County Task Force Shuts 6 Storefront Pharmacies and Clinics
Los Angeles County authorities said Tuesday that they are using undercover operatives to crack down on storefront clinics and pharmacies selling potentially deadly medications to immigrants.
But the authorities added that there are far more such scams operating than they had suspected and that they are virtually powerless to stop all of them.
In a report to the Board of Supervisors, representatives of a new interagency county task force aimed at policing such clinics announced the recent closure of six clinics in East Los Angeles.
“We are continuing on a daily basis,” said task force member Fred Leaf, who heads the county Health Services Department’s audits and inspection division. “We are going countywide, to hit these establishments one by one.”
The problem, according to Leaf and other task force members, is that hundreds of the storefront operations are selling illegal and potentially deadly drugs to unsuspecting immigrants who lack the health insurance they need to go to doctors for treatment and prescriptions.
The six storefronts at which task force members made undercover buys were found to be providing all kinds of pharmaceuticals and medications to virtually anyone who came in and asked for them--including penicillin and other antibiotics, steroids and injectable drugs that were often administered on-site, authorities told the supervisors.
Many of the illegal medications had been adulterated, mislabeled, were past their expiration date, had been manufactured improperly or were sold for inappropriate uses, according to the report. Others, it warned, “are not allowed for use in this country even with a prescription.”
“These drugs are being sold everywhere, from liquor stores to shoe stores to butcher shops--anywhere where there is a large immigrant population,” said task force member Miguel Santana, assistant chief deputy to Supervisor Gloria Molina, whose office is assisting the undercover operations.
“Some of these drugs have not even been approved by the FDA and others have been taken off the shelves in the U.S. because of side effects,” Santana said. “Some can cause deaths and serious birth defects, and in all of these cases people behind the counter haven’t even asked if the women [asking for the drugs] are pregnant.”
Many of the drugs are particularly dangerous to pregnant women because they can cause birth defects, task force members said. Some contained poisons, such as mercury and lead.
But the task force said it remains virtually helpless to do anything about the storefront operations.
County health officials have no jurisdiction because pharmacies--legitimate or otherwise--are regulated by the state Health Services Department. And that agency has done virtually nothing to stop the practices, in part because it has only five investigators for the entire county, said the task force report and its members.

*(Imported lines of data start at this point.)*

$ cat config.mk
export PLATFORM = sky130hd
export DESIGN_NAME = uart_test_monitor
export DESIGN_NICKNAME = d
export VERILOG_FILES = /design/src/rtl/uart_mon_pkg.sv /design/src/rtl/uart_mon_fifo.sv /design/src/rtl/uart_test_monitor.sv
export SDC_FILE = /design/constraint.sdc
export NUM_CORES = 1
export LEC_CHECK = 0
export BUFFER_PORTS_ARGS = -buffer_cell sky130_fd_sc_hd__buf_2
export CAP_MARGIN = 10
export CORE_MARGIN = 1
export CORE_UTILIZATION = 45
export DETAILED_ROUTE_END_ITERATION = 7
export GPL_TIMING_DRIVEN = 1
export PLACE_DENSITY = 0.68
export SYNTH_ARGS = -nofsm -noshare
export SYNTH_HDL_FRONTEND = slang
export SYNTH_SLANG_ARGS = --single-unit
$ cat constraint.sdc
create_clock -name clk -period 4 [get_ports clk]
set_input_delay 0.8 -clock clk [delete_from_list [all_inputs] [get_ports clk]]
set_output_delay 0.8 -clock clk [all_outputs]
set_load 0.1 [all_outputs]
$ cat src/rtl/uart_mon_pkg.sv
// Shared types, default constants and helpers for the UART test monitor.
package uart_mon_pkg;

   typedef enum logic [2:0] {IDLE, START, DATA, PARITY, STOP} state_e;

   localparam int unsigned CLK_DIV    = 108;
   localparam int unsigned OVERSAMPLE = 4;
   localparam logic [7:0]  HALT_CHAR  = 8'hFF;

   // Never returns less than 1 so counters and pointers keep a real width.
   function automatic int unsigned clog2(input int unsigned n);
      int unsigned r;
      r = 1;
      while ((32'd1 << r) < n) r = r + 1;
      return r;
   endfunction

endpackage

$ cat src/rtl/uart_mon_fifo.sv
// First-word-fall-through receive FIFO with a registered head word.
module uart_mon_fifo
   import uart_mon_pkg::*;
#(
   parameter int unsigned DEPTH = 16,
   parameter int unsigned WIDTH = 8
) (
   input  logic             clk,
   input  logic             resetn,
   input  logic             push,
   input  logic [WIDTH-1:0] wdata,
   input  logic             pop,
   output logic [WIDTH-1:0] rdata,
   output logic             empty,
   output logic             full
);

   localparam int unsigned AW = clog2(DEPTH);

   logic [WIDTH-1:0] mem_q [DEPTH];
   logic [AW:0]      wptr_q, rptr_q, count;
   logic [WIDTH-1:0] rdata_q;
   logic [AW-1:0]    rnext;
   logic             pop_eff, push_eff;

   assign count    = wptr_q - rptr_q;
   assign empty    = (count == '0);
   assign full     = (count == (AW+1)'(DEPTH));
   assign pop_eff  = pop && !empty;
   assign push_eff = push && (!full || pop_eff);
   assign rnext    = rptr_q[AW-1:0] + AW'(1);
   assign rdata    = rdata_q;

   // NOTE: storage has no reset; the pointers alone decide which entries are live.
   always_ff @(posedge clk) begin
      if (push_eff) mem_q[wptr_q[AW-1:0]] <= wdata;
   end

   // NOTE: sequential state uses <= so every flop sees the pre-edge values.
   always_ff @(posedge clk or negedge resetn) begin
      if (!resetn) begin
         wptr_q  <= '0;
         rptr_q  <= '0;
         rdata_q <= '0;
      end else begin
         if (push_eff) wptr_q <= wptr_q + 1'b1;
         if (pop_eff)  rptr_q <= rptr_q + 1'b1;
         // The head register follows the entry that will be at the head after this edge.
         if (push_eff && (empty || (pop_eff && count == (AW+1)'(1))))
            rdata_q <= wdata;
         else if (pop_eff && count > (AW+1)'(1))
            rdata_q <= mem_q[rnext];
      end
   end

endmodule

$ cat src/rtl/uart_test_monitor.sv
// Oversampling UART receiver with receive FIFO, halt-character detector and watchdog.
// Define UART_MON_PARITY_EN to require an even-parity bit between data and stop.
module uart_test_monitor #(
   parameter int unsigned CLK_DIV        = uart_mon_pkg::CLK_DIV,
   parameter int unsigned OVERSAMPLE     = uart_mon_pkg::OVERSAMPLE,
   parameter int unsigned DATA_BITS      = 8,
   parameter int unsigned DEPTH          = 16,
   parameter int unsigned HALT_CHAR      = uart_mon_pkg::HALT_CHAR,
   parameter int unsigned TIMEOUT_CYCLES = 250000000
) (
   input  logic                 clk,
   input  logic                 resetn,
   input  logic                 rx,
   input  logic                 rd_en,
   output logic [DATA_BITS-1:0] rd_data,
   output logic                 rd_valid,
   output logic                 halt,
   output logic                 timeout,
   output logic                 frame_err,
   output logic                 overflow,
   output logic [15:0]          byte_cnt
);

   import uart_mon_pkg::*;

   localparam int unsigned CW = clog2(CLK_DIV);
   localparam int unsigned TW = clog2(OVERSAMPLE);
   localparam int unsigned BW = clog2(DATA_BITS);

   localparam logic [CW-1:0]        DIV_LAST  = CW'(CLK_DIV - 1);
   localparam logic [TW-1:0]        TICK_MID  = TW'(OVERSAMPLE / 2 - 1);
   localparam logic [TW-1:0]        TICK_LAST = TW'(OVERSAMPLE - 1);
   localparam logic [BW-1:0]        BIT_LAST  = BW'(DATA_BITS - 1);
   localparam logic [DATA_BITS-1:0] HALT_V    = DATA_BITS'(HALT_CHAR);

   logic                 rx_meta_q, rx_s_q;
   logic [CW-1:0]        div_q;
   logic                 tick;
   state_e               state_q;
   logic [TW-1:0]        tcnt_q;
   logic [BW-1:0]        bcnt_q;
   logic [DATA_BITS-1:0] shift_q;
   logic                 halt_q, timeout_q, frame_err_q, overflow_q;
   logic [15:0]          byte_cnt_q;
   logic [31:0]          wd_q;
`ifdef UART_MON_PARITY_EN
   logic                 par_err_q;
`endif

   logic stop_sample, frame_ok, is_halt, push, halt_set, wd_expire;
   logic fifo_empty, fifo_full;

   assign tick        = (div_q == DIV_LAST);
   assign stop_sample = tick && (state_q == STOP) && (tcnt_q == TICK_LAST);
`ifdef UART_MON_PARITY_EN
   assign frame_ok    = stop_sample && rx_s_q && !par_err_q;
`else
   assign frame_ok    = stop_sample && rx_s_q;
`endif
   assign is_halt     = (shift_q == HALT_V);
   assign push        = frame_ok && !is_halt;
   assign halt_set    = frame_ok && is_halt;
   assign wd_expire   = (TIMEOUT_CYCLES != 0) && (wd_q + 32'd1 == TIMEOUT_CYCLES);

   // rx is asynchronous to clk; two flops before anything looks at it.
   always_ff @(posedge clk or negedge resetn) begin
      if (!resetn) begin
         rx_meta_q <= 1'b1;
         rx_s_q    <= 1'b1;
         div_q     <= '0;
      end else begin
         rx_meta_q <= rx;
         rx_s_q    <= rx_meta_q;
         div_q     <= tick ? '0 : div_q + 1'b1;
      end
   end

   always_ff @(posedge clk or negedge resetn) begin
      if (!resetn) begin
         state_q     <= IDLE;
         tcnt_q      <= '0;
         bcnt_q      <= '0;
         shift_q     <= '0;
         halt_q      <= 1'b0;
         frame_err_q <= 1'b0;
         overflow_q  <= 1'b0;
         byte_cnt_q  <= '0;
`ifdef UART_MON_PARITY_EN
         par_err_q   <= 1'b0;
`endif
      end else begin
         if (frame_ok && byte_cnt_q != 16'hFFFF) byte_cnt_q <= byte_cnt_q + 16'd1;
         if (halt_set) halt_q <= 1'b1;
         if (push && fifo_full && !rd_en) overflow_q <= 1'b1;
         if (tick) begin
            unique case (state_q)
               IDLE: begin
                  if (!rx_s_q) begin
                     state_q <= START;
                     tcnt_q  <= '0;
                  end
               end
               START: begin
                  if (tcnt_q == TICK_MID) begin
                     tcnt_q <= '0;
                     bcnt_q <= '0;
                     state_q <= rx_s_q ? IDLE : DATA;
                  end else begin
                     tcnt_q <= tcnt_q + 1'b1;
                  end
               end
               DATA: begin
                  if (tcnt_q == TICK_LAST) begin
                     tcnt_q          <= '0;
                     shift_q[bcnt_q] <= rx_s_q;
                     if (bcnt_q == BIT_LAST) begin
`ifdef UART_MON_PARITY_EN
                        state_q <= PARITY;
`else
                        state_q <= STOP;
`endif
                     end else begin
                        bcnt_q <= bcnt_q + 1'b1;
                     end
                  end else begin
                     tcnt_q <= tcnt_q + 1'b1;
                  end
               end
               PARITY: begin
`ifdef UART_MON_PARITY_EN
                  if (tcnt_q == TICK_LAST) begin
                     tcnt_q    <= '0;
                     par_err_q <= (^shift_q) ^ rx_s_q;
                     state_q   <= STOP;
                  end else begin
                     tcnt_q <= tcnt_q + 1'b1;
                  end
`else
                  state_q <= IDLE;
`endif
               end
               STOP: begin
                  if (tcnt_q == TICK_LAST) begin
                     tcnt_q  <= '0;
                     state_q <= IDLE;
`ifdef UART_MON_PARITY_EN
                     if (!rx_s_q || par_err_q) frame_err_q <= 1'b1;
`else
                     if (!rx_s_q) frame_err_q <= 1'b1;
`endif
                  end else begin
                     tcnt_q <= tcnt_q + 1'b1;
                  end
               end
               default: state_q <= IDLE;
            endcase
         end
      end
   end

   // Watchdog freezes once halt or timeout is set; halt wins a same-cycle tie.
   always_ff @(posedge clk or negedge resetn) begin
      if (!resetn) begin
         wd_q      <= '0;
         timeout_q <= 1'b0;
      end else if (!halt_q && !timeout_q && TIMEOUT_CYCLES != 0) begin
         wd_q <= wd_q + 32'd1;
         if (wd_expire && !halt_set) timeout_q <= 1'b1;
      end
   end

   uart_mon_fifo #(
      .DEPTH (DEPTH),
      .WIDTH (DATA_BITS)
   ) u_fifo (
      .clk    (clk),
      .resetn (resetn),
      .push   (push),
      .wdata  (shift_q),
      .pop    (rd_en),
      .rdata  (rd_data),
      .empty  (fifo_empty),
      .full   (fifo_full)
   );

   assign rd_valid  = !fifo_empty;
   assign halt      = halt_q;
   assign timeout   = timeout_q;
   assign frame_err = frame_err_q;
   assign overflow  = overflow_q;
   assign byte_cnt  = byte_cnt_q;

endmodule
==> summary.md, run 1 <==
| Metric | Value |
|---|---|
| Status | `completed` |
| Setup repair after global routing missed its margin | `false` |
| Type of origin of the critical path | `register` |
| Fraction of registers with async set/reset | `42.6%` |
| Worst slack, placed | `638 ps` |
| Setup TNS Final | `0 ps` |
| CTS tree | `yes` |
| Post-route clock period utilization | `92.5%` |
| Overall power | `6.12 mW` |
| Most common cell after layout, fill and taps aside | `edfxtp_1` |
| Post-route antenna net violation count | `0` |
| Finished Cell Area | `0.0113 mm^2` |
| Post-Syn Area | `0.0100 mm^2` |
| WL final | `21000 um` |
| Vias in the first global route | `6035` |
| Critical path type | `register to output port` |
| Part of the Yosys area used for sequential elements | `62.1%` |
| Final GP Congestion | `0.815` |
| Initial Util | `45.9%` |
| Tightest Pin Transition | `972 ps` |
| Slew headroom | `35.2%` |
| Largest net degree at the start of global routing | `78` |
| Wire per inst | `20.2 um` |
| Initial DRC Count | `377` |
| Slowest CP cell | `or3_1` |
| Antenna violations before repair | `0` |
| Worst path buffer plus inverter count | `2` |
| Synthesis-to-finish area growth | `12.5%` |
| R2R Path Start | `u_fifo.wptr_q[0]` |
| Diodes inserted | `0` |
| #FFs+latches synth | `223` |
| # hold bufs at CTS | `0` |
| Fmax | `270 MHz` |
| Clock latency on the worst-skew pair | `520 ps` |
| Max clock buf depth | `3` |
| DRC violations left | `0` |
| Die width | `151 um` |
| Share of the core filled with cells | `51.6%` |
| First-pass GRT wire length | `33300 um` |
| Post-DP Area | `0.0105 mm^2` |
| Core area | `0.0218 mm^2` |
| Max Slew Vio Count | `0` |
| Layout Skew | `28.2 ps` |
| Hold wc startpoint | `rx_meta_q` |
| Postcts setup bufs | `0` |
| Final WS setup | `299 ps` |
| Post-synth EDFFs | `128` |
| CTS clock-pin slew for the worst setup and hold paths | `60 ps` |
| Mean post-synth cell area | `14.3 um^2` |
| Die Y | `151 um` |
| Post-DR vias/cell | `5.85` |
| Critical Path Start | `u_fifo.wptr_q[0]` |
| Post-Synthesis Cells | `700` |
| Worst-path fanout max | `4` |
| H-tree levels | `1` |
| Post-Syn Nets | `722` |
| Main synth FF type | `edfxtp_1` |
| CP endpoint kind | `output port` |
| Clock Tree Root | `clkbuf_16` |
| Final worst path period need | `3700 ps` |
| GRT Overall Usage | `19.2%` |
| Req. time, crit path | `3200 ps` |
| Max-Cap Viols | `0` |
| Synth cell types | `70` |
| Nets | `765` |
| Final Hold Fails | `0` |
| Layout cell share with drive strength beyond 1 | `18.7%` |
| Max rail drop VDD | `323 uV` |
| Post-CTS Resized | `0` |
| Total CTS buffers | `24` |
| Max incr delay on CP | `420 ps` |
| Pwr Density | `543 mW/mm^2` |
| Leakage | `4.61 nW` |
| Most frequent cells in the layout | `128 x edfxtp_1, 92 x dfrtp_1, 38 x xnor2_1` |
| Setup violations, final | `0` |
| Die area | `0.0229 mm^2` |
| Crit-path cells | `inv_1, ha_1, fa_1, nor2b_1, o21a_1, or3_1, a221oi_4, nand2_1, buf_2` |
| CP delay by family, top | `simple AND/OR/NAND/NOR gates` |
| Clock Sinks | `223` |
| # IOs | `33` |
| Yosys warns | `0` |
| HP Class | `register to register` |
| Dpl hpwl | `14100 um` |
| CP arrival | `2900 ps` |
| Row count | `54` |
| Overflow after GRT | `0` |
| Vias | `6090` |
| Port bufs | `32` |
| Drt pass-1 iters | `5` |
-- report_power, final --
part           internal (mW)  leakage [nW]  switching [mW]
Sequential              2.48          2.75          0.0514
Clock                   1.32         0.388           0.867
Combinational          0.484          1.47           0.924
-- metrics by stage --
stage / cells / hold slack [ps]
after floorplan: 700 / 345
after global placement: 997 / 346
after detailed placement: 997 / 349
after CTS: 1041 / 357
after global routing: 1041 / 368
final: 1041 / 356
-- cell type report --
type                            count  area [um^2]
Timing Repair Buffer               41          230
Inverter                           23         86.3
Multi-Input combinational cell    430         3580
Clock buffer                       35          682
Fill cell                        1805        10600
Tap cell                          280          350
Clock inverter                      9          113
Sequential cell                   223         6220
-- logic make-up (layout without fill, tap and decap cells) --
family,after synthesis,count (layout),synth area share (%)
AOI/OAI and AO/OA,78,78,6.06
xor gates and xnor gates,61,61,5.33
muxes,55,55,9.66
and+or+nand+nor,217,217,12.2
DFF,223,223,62.1
adders and majority gates,19,19,2.42
buffers and inverters,47,108,2.16
-- cell usage after synthesis, types with 3 or more instances --
| library cell | count | area share (%) |
|---|---|---|
| a2111oi_0 | 8 | 0.70 |
| a211oi_1 | 15 | 1.1 |
| a21oi_1 | 12 | 0.60 |
| a221o_1 | 8 | 0.80 |
| and2_1 | 8 | 0.50 |
| and3_1 | 20 | 1.2 |
| and4_1 | 7 | 0.61 |
| buf_2 | 8 | 0.40 |
| buf_4 | 3 | 0.22 |
| clkbuf_1 | 8 | 0.30 |
| clkbuf_2 | 3 | 0.15 |
| dfrtp_1 | 93 | 23 |
| edfxtp_1 | 128 | 38 |
| ha_1 | 17 | 2.1 |
| inv_1 | 23 | 0.86 |
| mux2_2 | 13 | 1.5 |
| mux2i_1 | 10 | 1.0 |
| mux4_2 | 32 | 7.2 |
| nand2_1 | 35 | 1.3 |
| nand3_1 | 28 | 1.4 |
| nand4_1 | 21 | 1.3 |
| nor2_1 | 31 | 1.2 |
| nor2b_1 | 13 | 0.81 |
| nor3_1 | 20 | 1.0 |
| nor3b_1 | 3 | 0.22 |
| nor4_1 | 8 | 0.50 |
| nor4b_1 | 4 | 0.35 |
| o21ai_0 | 9 | 0.45 |
| xnor2_1 | 38 | 3.3 |
| xor2_1 | 23 | 2.0 |
-- registers in the layout (all words and copies together), names as in the netlist --
register	cells
bcnt_q	3
byte_cnt	16
div_q	7
frame_err	1
halt	1
overflow	1
rx_meta_q	1
rx_s_q	1
shift_q	8
state_q	3
tcnt_q	2
timeout	1
u_fifo.mem_q	128
u_fifo.rdata	8
u_fifo.rptr_q	5
u_fifo.wptr_q	5
wd_q	32
-- metal layers --
layer / up-vias / routed length, um / share of wire [%] / GRT usage, %
met4: 0 / 612 / 2.9 / 6.20
li1: 2772 / - / - / -
met2: 175 / 10100 / 48 / 31.3
met5: - / 0 / 0 / 0
met3: 40 / 1270 / 6.0 / 3.52
met1: 3103 / 9000 / 43 / 25.9
-- path summary, 6_finish.rpt --
check | endpoint | slack [ps] | cells after the start
max | rd_valid | 300 | 9
min in group asynchronous | wd_q[14] | 440 | 1
min | rx_s_q | 360 | 0
max in group asynchronous | rx_s_q | 2640 | 2
min reg2reg | rx_s_q | 360 | 0
max reg2reg | u_fifo.mem_q[0][5] | 610 | 9
(Power assumes the default switching activity.)
==> run 2, diff against run 1 <==
==> constraint.sdc (replaced) <==
create_clock -name clk -period 4 [get_ports clk]
set_input_delay 1.2 -clock clk [delete_from_list [all_inputs] [get_ports clk]]
set_output_delay 1.2 -clock clk [all_outputs]
set_load 0.1 [all_outputs]
==> run 2 against run 1 <==
Net effect:
- clock skew fell by 15 ps
- first-iteration DRC count rose by 3.4%
- sequential share of layout area fell by 0.31 points
- via count fell by 0.11%
- critical path type unchanged
- largest power group unchanged
==> summary.md, run 2 (synthesis results as in run 1) <==
| Metric | Value |
|---|---|
| Status | `completed` |
| Max clock buf depth | `3 (unchanged)` |
| CP endpoint kind | `output port` |
| Dpl hpwl | `13800 um (-2.4%)` |
| Final GP Congestion | `0.862 (+5.8%)` |
| Row count | `54 (unchanged)` |
| Most frequent cells in the layout | `128 x edfxtp_1, 91 x dfrtp_1, 38 x xnor2_1` |
| Post-DR vias/cell | `5.83 (-0.40%)` |
| Final worst path period need | `3870 ps (+171 ps)` |
| Drt pass-1 iters | `4 (-1)` |
| Initial Util | `45.9% (unchanged)` |
| CP delay by family, top | `simple AND/OR/NAND/NOR gates` |
| Setup violations, final | `0 (unchanged)` |
| Layout cell share with drive strength beyond 1 | `19.4% (+0.71 points)` |
| Endpoint of the worst hold path | `rx_s_q` |
| Antenna violations before repair | `0 (unchanged)` |
| Hold wc startpoint | `rx_meta_q` |
| Max incr delay on CP | `420 ps (about the same)` |
| WL final | `20400 um (-2.6%)` |
| CP arrival | `2670 ps (-230 ps)` |
| Leakage | `4.63 nW (+0.62%)` |
| Layout Skew | `13.5 ps (-14.8 ps)` |
| R2R Path Start | `u_fifo.wptr_q[0]` |
| Post-route clock period utilization | `96.8% (+4.3 points)` |
| Setup TNS Final | `0 ps (unchanged)` |
| # hold bufs at CTS | `0 (unchanged)` |
| Setup repair after global routing missed its margin | `false` |
| Type of origin of the critical path | `register` |
| Wire per inst | `19.6 um (-2.9%)` |
| CTS clock-pin slew for the worst setup and hold paths | `60 ps (about the same)` |
| Critical path type | `register to output port` |
| Worst path buffer plus inverter count | `2 (unchanged)` |
| R2R Path End | `u_fifo.mem_q[4][5]` |
| Port bufs | `32 (unchanged)` |
| Final Hold Fails | `0 (unchanged)` |
| Max-Cap Viols | `0 (unchanged)` |
| Vias in the first global route | `6030 (-0.083%)` |
| Initial DRC Count | `390 (+3.4%)` |
| Max Slew Vio Count | `0 (unchanged)` |
| CTS tree | `yes` |
| Slowest CP cell | `dfrtp_1` |
| Diodes inserted | `0 (unchanged)` |
| Clock latency on the worst-skew pair | `520 ps (about the same)` |
| Largest net degree at the start of global routing | `70 (-10%)` |
| Hold path depth | `0 (unchanged)` |
| HP Class | `register to register` |
| Req. time, crit path | `2800 ps (-400 ps)` |
| First-pass GRT wire length | `32500 um (-2.3%)` |
| Die area | `0.0229 mm^2 (unchanged)` |
| GRT Overall Usage | `18.6% (-0.55 points)` |
| Worst slack, placed | `471 ps (-166 ps)` |
| Overall power | `6.20 mW (+1.4%)` |
| Most common cell after layout, fill and taps aside | `edfxtp_1` |
| Synthesis-to-finish area growth | `13.2%` |
| Slew headroom | `39.0% (+3.7 points)` |
| Fmax | `258 MHz (-4.4%)` |
| Core area | `0.0218 mm^2 (unchanged)` |
| Clock Tree Root | `clkbuf_16` |
| DRC violations left | `0 (unchanged)` |
| Vias | `6083 (-0.11%)` |
| Overflow after GRT | `0 (unchanged)` |
| Max rail drop VDD | `326 uV (+1.0%)` |
| Worst-path fanout max | `4 (unchanged)` |
| Pwr Density | `547 mW/mm^2 (+0.80%)` |
| Reg2Reg Setup Slack | `690 ps (+80 ps)` |
| # IOs | `33 (unchanged)` |
| Post-route antenna net violation count | `0 (unchanged)` |
| R2R cell count | `9 (unchanged)` |
| Final WS setup | `127 ps (-171 ps)` |
| H-tree levels | `1 (unchanged)` |
| Clock Sinks | `223 (unchanged)` |
| Nets | `768 (+0.39%)` |
| Crit-path cells | `inv_2, ha_1, fa_2, nor2b_1, o21a_1, or3_1, a221oi_4, nand2_2, buf_8` |
| Tightest Pin Transition | `915 ps (-56.8 ps)` |
| Max reg flops | `128 (unchanged)` |
| Die width | `151 um (unchanged)` |
| Die Y | `151 um (unchanged)` |
| Total CTS buffers | `24 (unchanged)` |
==> run 2: how the worst max path moves through the flow <==
stage                     startpoint       end  cells after the start
global route        u_fifo.wptr_q[0]  rd_valid                      9
finish              u_fifo.wptr_q[0]  rd_valid                      9
detailed placement  u_fifo.wptr_q[0]  rd_valid                      9
CTS                 u_fifo.rptr_q[2]  rd_valid                      8
floorplan           u_fifo.wptr_q[0]  rd_valid                      9
global placement    u_fifo.wptr_q[0]  rd_valid                      9
==> run 2: what timing repair did <==
item | 4_1_cts | 5_1_grt
resized for setup | 3 | 4
pin swaps | 0 | 1
setup endpoints to repair | 1 | 1
buffers inserted | 0 | 0
==> run 2: routing by layer <==
metal	part of all wire (%)	vias up	track usage, %
met5	0	-	0
met4	2.7	0	5.85
met3	5.0	39	3.13
met2	50	158	31.4
met1	42	3089	24.5
li1	-	2797	-
==> run 2: area by class of cell <==
cell class / instances / area (um^2)
sequential: 223 / 6230
tap: 280 / 350
clock buffer: 37 / 721
timing repair buffer: 44 / 263
inverter: 23 / 86.3
fill: 1799 / 10500
clock inverter: 7 / 101
multi-input combinational: 430 / 3590
==> run 2: stage by stage <==
stage	hold slack [ps]	area (um^2)	std cells	utilization (%)
2_1_floorplan	345	10000	700	-
5_1_grt	364	11300	1044	51.9
6_report	358	11300	1044	51.9
3_5_place_dp	350	10500	1000	48.1
4_1_cts	359	11300	1044	51.9
3_3_place_gp	347	10500	1000	48.1
==> run 2: where the power goes <==
group / switching [mW] / internal (mW)
registers: 0.0527 / 2.48
logic: 0.945 / 0.487
clock network: 0.871 / 1.37
total: 1.87 / 4.34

Susan Bond, the state Health Services Department’s chief supervising food and drug investigator, disagreed. She said the state has aggressively policed such storefront operations for 10 years, but that recently it has become swamped by their sheer numbers.
“The problem is there are many, many [more] stores now than there were before, because these people don’t know where else to go to get drugs,” Bond said. “You can go to Tijuana, load up your trunk, come back and be in the pharmaceutical business.”
What’s more, Bond said, the operators have become more brazen, diagnosing customers’ medical conditions and “prescribing” oral contraceptives and even experimental AIDS drugs.
The county was able to shut down the six clinics only because they were found to be selling food items without the required public health permits, which are regulated by the county.
“If we didn’t have a food violation, there is no way we could have shut them down,” said Leaf, who added that was the reason no arrests were made.
After Leaf told the supervisors that they needed to address such “enforcement voids for responding to local health emergencies,” the supervisors voted unanimously to seek changes in state law.
The supervisors will look for a local lawmaker to carry legislation to make selling such illegal drugs a felony. They also will seek to have county health officials be given jurisdiction over policing such storefront operations.
“In the meantime,” Santana said, “we will have to find creative ways to get to them.”